== Segment start ==

--- config.mk ---
export PLATFORM = sky130hd
export DESIGN_NAME = guess_entry_controller
export DESIGN_NICKNAME = d
export VERILOG_FILES = /design/src/rtl/guess_entry_controller.sv
export SDC_FILE = /design/constraint.sdc
export NUM_CORES = 1
export LEC_CHECK = 0
export ABC_AREA = 1
export BUFFER_PORTS_ARGS = -buffer_cell sky130_fd_sc_hd__buf_2
export CORE_ASPECT_RATIO = 1.75
export CORE_MARGIN = 2
export CORE_UTILIZATION = 64
export CTS_CLUSTER_SIZE = 40
export DETAILED_ROUTE_END_ITERATION = 10
export PLACE_DENSITY = 0.85
export SLEW_MARGIN = 20
export SYNTH_ARGS = -nofsm -noshare
export SYNTH_HDL_FRONTEND = slang
export SYNTH_SLANG_ARGS = --single-unit
export TNS_END_PERCENT = 1
--- constraint.sdc ---
create_clock -name clock -period 6.1 [get_ports clock]
set_input_delay 0.61 -clock clock [delete_from_list [all_inputs] [get_ports clock]]
set_output_delay 0.61 -clock clock [all_outputs]
set_load 0.005 [all_outputs]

== Segment end ==

** PROBLEM DESCRIPTION **
All of the material above should be restated verbatim.

** ANSWER TO THE PROBLEM **
--- config.mk ---
export PLATFORM = sky130hd
export DESIGN_NAME = guess_entry_controller
export DESIGN_NICKNAME = d
export VERILOG_FILES = /design/src/rtl/guess_entry_controller.sv
export SDC_FILE = /design/constraint.sdc
export NUM_CORES = 1
export LEC_CHECK = 0
export ABC_AREA = 1
export BUFFER_PORTS_ARGS = -buffer_cell sky130_fd_sc_hd__buf_2
export CORE_ASPECT_RATIO = 1.75
export CORE_MARGIN = 2
export CORE_UTILIZATION = 64
export CTS_CLUSTER_SIZE = 40
export DETAILED_ROUTE_END_ITERATION = 10
export PLACE_DENSITY = 0.85
export SLEW_MARGIN = 20
export SYNTH_ARGS = -nofsm -noshare
export SYNTH_HDL_FRONTEND = slang
export SYNTH_SLANG_ARGS = --single-unit
export TNS_END_PERCENT = 1
--- constraint.sdc ---
create_clock -name clock -period 6.1 [get_ports clock]
set_input_delay 0.61 -clock clock [delete_from_list [all_inputs] [get_ports clock]]
set_output_delay 0.61 -clock clock [all_outputs]
set_load 0.005 [all_outputs]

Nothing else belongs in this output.